▸ **TASK INSTRUCTIONS**: Beginning at the line that includes "finalClockSkew_ns = 0.0202" in the entries below, print each line exactly as it appears, through the last one.

(Entries taken from a collection)
_ _ _ _
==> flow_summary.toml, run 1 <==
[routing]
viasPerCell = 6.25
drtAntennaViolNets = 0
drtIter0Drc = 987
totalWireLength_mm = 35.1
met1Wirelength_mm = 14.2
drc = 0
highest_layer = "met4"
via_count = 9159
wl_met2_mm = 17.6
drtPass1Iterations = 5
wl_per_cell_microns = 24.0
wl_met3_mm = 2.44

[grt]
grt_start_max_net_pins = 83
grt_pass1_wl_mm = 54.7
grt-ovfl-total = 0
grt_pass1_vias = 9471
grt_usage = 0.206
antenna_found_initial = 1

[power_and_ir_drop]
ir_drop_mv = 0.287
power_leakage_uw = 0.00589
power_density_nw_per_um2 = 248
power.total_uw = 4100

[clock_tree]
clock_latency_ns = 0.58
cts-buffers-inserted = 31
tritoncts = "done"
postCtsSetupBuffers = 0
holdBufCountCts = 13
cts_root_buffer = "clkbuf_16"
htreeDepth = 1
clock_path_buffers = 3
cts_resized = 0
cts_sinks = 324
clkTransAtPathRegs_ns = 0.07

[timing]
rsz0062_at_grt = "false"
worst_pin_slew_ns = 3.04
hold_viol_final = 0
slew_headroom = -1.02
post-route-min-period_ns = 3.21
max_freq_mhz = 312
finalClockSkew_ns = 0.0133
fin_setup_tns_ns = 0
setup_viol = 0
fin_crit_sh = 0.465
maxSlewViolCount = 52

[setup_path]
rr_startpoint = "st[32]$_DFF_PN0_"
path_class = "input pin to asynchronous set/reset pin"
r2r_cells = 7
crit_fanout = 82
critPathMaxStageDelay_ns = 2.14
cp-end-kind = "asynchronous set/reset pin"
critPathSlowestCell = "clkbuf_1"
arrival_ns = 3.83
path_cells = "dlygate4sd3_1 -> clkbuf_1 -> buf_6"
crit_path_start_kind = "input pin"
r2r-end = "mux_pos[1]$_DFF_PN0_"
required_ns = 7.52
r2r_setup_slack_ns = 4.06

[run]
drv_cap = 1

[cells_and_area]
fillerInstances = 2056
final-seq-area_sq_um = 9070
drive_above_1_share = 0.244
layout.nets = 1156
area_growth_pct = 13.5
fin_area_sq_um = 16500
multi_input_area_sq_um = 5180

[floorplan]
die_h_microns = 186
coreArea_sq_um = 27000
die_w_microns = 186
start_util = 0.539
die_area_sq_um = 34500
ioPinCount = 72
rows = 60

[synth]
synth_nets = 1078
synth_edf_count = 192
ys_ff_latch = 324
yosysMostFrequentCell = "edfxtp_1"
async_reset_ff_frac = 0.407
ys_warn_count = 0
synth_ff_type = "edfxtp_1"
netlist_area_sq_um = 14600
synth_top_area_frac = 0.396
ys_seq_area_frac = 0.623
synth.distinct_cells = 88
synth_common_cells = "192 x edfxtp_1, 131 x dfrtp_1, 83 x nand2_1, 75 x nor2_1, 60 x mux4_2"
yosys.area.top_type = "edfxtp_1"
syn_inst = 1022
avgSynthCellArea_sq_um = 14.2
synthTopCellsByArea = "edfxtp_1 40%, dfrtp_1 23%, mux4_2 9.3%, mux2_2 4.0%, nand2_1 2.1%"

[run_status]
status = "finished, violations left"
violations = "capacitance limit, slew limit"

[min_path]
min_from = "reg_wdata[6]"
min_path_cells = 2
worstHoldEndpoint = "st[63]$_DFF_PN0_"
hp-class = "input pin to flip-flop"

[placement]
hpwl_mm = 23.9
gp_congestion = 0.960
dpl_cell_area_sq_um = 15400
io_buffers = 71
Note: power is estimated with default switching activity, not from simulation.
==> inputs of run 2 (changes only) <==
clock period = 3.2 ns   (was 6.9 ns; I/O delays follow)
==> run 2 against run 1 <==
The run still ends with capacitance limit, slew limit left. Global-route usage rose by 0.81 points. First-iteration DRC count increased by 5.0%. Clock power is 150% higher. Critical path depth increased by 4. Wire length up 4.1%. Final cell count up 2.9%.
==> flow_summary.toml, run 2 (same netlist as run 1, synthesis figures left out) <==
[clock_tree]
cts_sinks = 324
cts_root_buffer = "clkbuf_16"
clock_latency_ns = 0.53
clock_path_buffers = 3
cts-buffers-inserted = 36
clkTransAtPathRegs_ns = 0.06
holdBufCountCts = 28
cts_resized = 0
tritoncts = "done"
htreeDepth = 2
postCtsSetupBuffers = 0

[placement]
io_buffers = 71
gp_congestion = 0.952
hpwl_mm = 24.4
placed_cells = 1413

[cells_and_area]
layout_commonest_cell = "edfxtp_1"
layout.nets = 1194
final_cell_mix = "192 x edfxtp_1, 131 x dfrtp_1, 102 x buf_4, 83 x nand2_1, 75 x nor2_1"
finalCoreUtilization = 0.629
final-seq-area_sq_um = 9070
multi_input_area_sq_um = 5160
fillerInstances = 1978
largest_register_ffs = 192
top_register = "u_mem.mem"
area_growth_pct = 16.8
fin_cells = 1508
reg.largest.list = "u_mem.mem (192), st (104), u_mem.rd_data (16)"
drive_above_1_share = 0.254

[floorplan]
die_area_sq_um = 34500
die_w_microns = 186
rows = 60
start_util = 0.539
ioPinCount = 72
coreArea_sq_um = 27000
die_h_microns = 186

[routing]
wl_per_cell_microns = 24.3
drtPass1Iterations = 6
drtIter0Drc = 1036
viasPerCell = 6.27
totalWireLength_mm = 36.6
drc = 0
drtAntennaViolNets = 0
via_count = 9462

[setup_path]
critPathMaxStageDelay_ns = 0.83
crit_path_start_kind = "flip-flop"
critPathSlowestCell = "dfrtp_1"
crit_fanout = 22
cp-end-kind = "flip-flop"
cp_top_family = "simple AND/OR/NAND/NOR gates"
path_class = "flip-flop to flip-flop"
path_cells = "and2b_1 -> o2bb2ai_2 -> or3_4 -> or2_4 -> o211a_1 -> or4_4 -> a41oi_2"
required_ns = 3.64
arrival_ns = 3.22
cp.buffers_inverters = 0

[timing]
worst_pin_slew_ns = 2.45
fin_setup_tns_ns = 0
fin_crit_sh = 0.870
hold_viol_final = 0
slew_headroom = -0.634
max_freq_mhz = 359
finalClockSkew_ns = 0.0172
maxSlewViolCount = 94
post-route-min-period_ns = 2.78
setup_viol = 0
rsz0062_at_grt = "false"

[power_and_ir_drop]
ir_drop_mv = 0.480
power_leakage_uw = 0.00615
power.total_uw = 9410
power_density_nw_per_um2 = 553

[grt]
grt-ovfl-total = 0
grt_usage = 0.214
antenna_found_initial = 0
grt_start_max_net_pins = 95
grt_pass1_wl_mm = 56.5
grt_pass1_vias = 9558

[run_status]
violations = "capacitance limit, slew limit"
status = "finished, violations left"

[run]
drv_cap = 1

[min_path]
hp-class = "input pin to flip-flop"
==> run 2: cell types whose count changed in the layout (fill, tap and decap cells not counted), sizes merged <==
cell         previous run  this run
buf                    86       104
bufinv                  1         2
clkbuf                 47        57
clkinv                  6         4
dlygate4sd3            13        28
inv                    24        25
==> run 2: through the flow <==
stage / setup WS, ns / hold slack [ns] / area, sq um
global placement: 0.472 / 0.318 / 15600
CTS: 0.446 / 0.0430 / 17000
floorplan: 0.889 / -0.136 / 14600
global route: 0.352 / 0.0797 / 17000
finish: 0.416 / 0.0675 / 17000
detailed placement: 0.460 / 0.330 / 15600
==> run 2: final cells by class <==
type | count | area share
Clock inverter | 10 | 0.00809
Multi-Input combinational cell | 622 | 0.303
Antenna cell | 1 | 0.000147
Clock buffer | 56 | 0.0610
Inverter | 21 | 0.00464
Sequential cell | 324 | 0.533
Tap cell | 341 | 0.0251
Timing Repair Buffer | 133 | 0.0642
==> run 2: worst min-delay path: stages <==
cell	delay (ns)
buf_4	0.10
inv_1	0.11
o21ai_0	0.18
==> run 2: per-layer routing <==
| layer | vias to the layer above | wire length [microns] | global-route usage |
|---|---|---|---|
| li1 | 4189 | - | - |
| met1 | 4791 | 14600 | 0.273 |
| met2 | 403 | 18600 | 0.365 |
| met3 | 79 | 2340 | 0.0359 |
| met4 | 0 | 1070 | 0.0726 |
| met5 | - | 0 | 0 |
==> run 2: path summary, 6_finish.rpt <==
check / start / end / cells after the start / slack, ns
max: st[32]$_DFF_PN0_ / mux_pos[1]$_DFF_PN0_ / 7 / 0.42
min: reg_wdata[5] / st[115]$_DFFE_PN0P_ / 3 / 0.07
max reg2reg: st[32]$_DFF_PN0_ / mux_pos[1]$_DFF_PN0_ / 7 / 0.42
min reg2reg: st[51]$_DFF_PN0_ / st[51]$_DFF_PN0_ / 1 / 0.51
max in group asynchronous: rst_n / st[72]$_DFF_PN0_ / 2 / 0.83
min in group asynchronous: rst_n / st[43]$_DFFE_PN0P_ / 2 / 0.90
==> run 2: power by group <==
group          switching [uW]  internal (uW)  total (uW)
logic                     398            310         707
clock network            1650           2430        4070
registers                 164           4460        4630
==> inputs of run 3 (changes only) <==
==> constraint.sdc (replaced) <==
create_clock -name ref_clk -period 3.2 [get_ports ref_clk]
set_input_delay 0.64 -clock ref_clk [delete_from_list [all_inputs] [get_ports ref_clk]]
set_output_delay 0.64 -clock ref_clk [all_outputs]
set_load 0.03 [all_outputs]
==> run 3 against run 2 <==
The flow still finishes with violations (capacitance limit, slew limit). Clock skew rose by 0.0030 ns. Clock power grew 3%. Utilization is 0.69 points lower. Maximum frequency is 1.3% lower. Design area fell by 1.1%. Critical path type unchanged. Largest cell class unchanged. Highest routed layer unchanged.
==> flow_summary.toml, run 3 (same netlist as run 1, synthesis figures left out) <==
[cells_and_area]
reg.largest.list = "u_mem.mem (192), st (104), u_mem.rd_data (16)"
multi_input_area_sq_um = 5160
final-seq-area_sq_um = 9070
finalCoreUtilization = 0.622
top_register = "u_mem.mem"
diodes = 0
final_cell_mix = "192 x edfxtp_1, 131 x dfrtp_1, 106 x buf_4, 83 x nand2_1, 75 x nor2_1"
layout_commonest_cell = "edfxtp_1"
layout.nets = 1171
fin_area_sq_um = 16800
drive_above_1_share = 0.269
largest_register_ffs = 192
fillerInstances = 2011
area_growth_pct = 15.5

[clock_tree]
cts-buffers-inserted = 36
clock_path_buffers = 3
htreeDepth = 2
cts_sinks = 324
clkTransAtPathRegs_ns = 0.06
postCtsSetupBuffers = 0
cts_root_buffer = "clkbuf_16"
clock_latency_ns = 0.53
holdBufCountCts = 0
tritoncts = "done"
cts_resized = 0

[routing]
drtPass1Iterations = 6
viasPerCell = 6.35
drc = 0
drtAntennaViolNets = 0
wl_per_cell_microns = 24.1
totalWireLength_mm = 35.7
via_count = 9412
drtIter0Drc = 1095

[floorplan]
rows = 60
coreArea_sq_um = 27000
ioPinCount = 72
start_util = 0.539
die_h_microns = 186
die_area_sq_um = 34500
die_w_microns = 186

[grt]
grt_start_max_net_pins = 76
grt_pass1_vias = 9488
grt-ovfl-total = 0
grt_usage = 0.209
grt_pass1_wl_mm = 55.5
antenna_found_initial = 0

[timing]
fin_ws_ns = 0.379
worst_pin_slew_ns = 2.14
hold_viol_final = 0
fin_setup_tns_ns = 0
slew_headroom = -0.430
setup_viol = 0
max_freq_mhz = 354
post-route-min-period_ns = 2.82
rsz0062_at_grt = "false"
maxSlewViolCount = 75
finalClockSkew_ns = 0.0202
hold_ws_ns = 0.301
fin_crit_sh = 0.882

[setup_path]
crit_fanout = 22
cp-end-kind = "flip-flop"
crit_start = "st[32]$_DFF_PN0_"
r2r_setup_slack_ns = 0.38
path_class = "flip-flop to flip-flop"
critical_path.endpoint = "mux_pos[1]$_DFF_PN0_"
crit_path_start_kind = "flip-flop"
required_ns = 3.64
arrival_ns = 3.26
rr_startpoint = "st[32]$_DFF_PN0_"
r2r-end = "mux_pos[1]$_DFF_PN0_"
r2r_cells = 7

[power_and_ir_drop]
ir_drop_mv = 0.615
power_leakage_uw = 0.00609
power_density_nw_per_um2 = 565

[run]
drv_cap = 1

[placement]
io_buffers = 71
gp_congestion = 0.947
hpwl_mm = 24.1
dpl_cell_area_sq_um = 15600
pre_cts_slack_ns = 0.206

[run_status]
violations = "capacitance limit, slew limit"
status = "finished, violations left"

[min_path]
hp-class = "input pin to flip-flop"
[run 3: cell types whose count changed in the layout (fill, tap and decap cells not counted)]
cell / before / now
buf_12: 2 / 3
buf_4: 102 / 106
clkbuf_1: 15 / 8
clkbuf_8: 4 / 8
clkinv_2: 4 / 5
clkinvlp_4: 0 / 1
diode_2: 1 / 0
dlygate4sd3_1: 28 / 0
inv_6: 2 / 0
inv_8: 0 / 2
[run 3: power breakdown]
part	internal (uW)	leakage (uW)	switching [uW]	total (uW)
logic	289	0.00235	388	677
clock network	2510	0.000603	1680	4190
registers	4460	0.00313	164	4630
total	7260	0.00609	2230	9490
_ _ _ _
▸ **ANSWER BELOW**:
finalClockSkew_ns = 0.0202
hold_ws_ns = 0.301
fin_crit_sh = 0.882

[setup_path]
crit_fanout = 22
cp-end-kind = "flip-flop"
crit_start = "st[32]$_DFF_PN0_"
r2r_setup_slack_ns = 0.38
path_class = "flip-flop to flip-flop"
critical_path.endpoint = "mux_pos[1]$_DFF_PN0_"
crit_path_start_kind = "flip-flop"
required_ns = 3.64
arrival_ns = 3.26
rr_startpoint = "st[32]$_DFF_PN0_"
r2r-end = "mux_pos[1]$_DFF_PN0_"
r2r_cells = 7

[power_and_ir_drop]
ir_drop_mv = 0.615
power_leakage_uw = 0.00609
power_density_nw_per_um2 = 565

[run]
drv_cap = 1

[placement]
io_buffers = 71
gp_congestion = 0.947
hpwl_mm = 24.1
dpl_cell_area_sq_um = 15600
pre_cts_slack_ns = 0.206

[run_status]
violations = "capacitance limit, slew limit"
status = "finished, violations left"

[min_path]
hp-class = "input pin to flip-flop"
[run 3: cell types whose count changed in the layout (fill, tap and decap cells not counted)]
cell / before / now
buf_12: 2 / 3
buf_4: 102 / 106
clkbuf_1: 15 / 8
clkbuf_8: 4 / 8
clkinv_2: 4 / 5
clkinvlp_4: 0 / 1
diode_2: 1 / 0
dlygate4sd3_1: 28 / 0
inv_6: 2 / 0
inv_8: 0 / 2
[run 3: power breakdown]
part	internal (uW)	leakage (uW)	switching [uW]	total (uW)
logic	289	0.00235	388	677
clock network	2510	0.000603	1680	4190
registers	4460	0.00313	164	4630
total	7260	0.00609	2230	9490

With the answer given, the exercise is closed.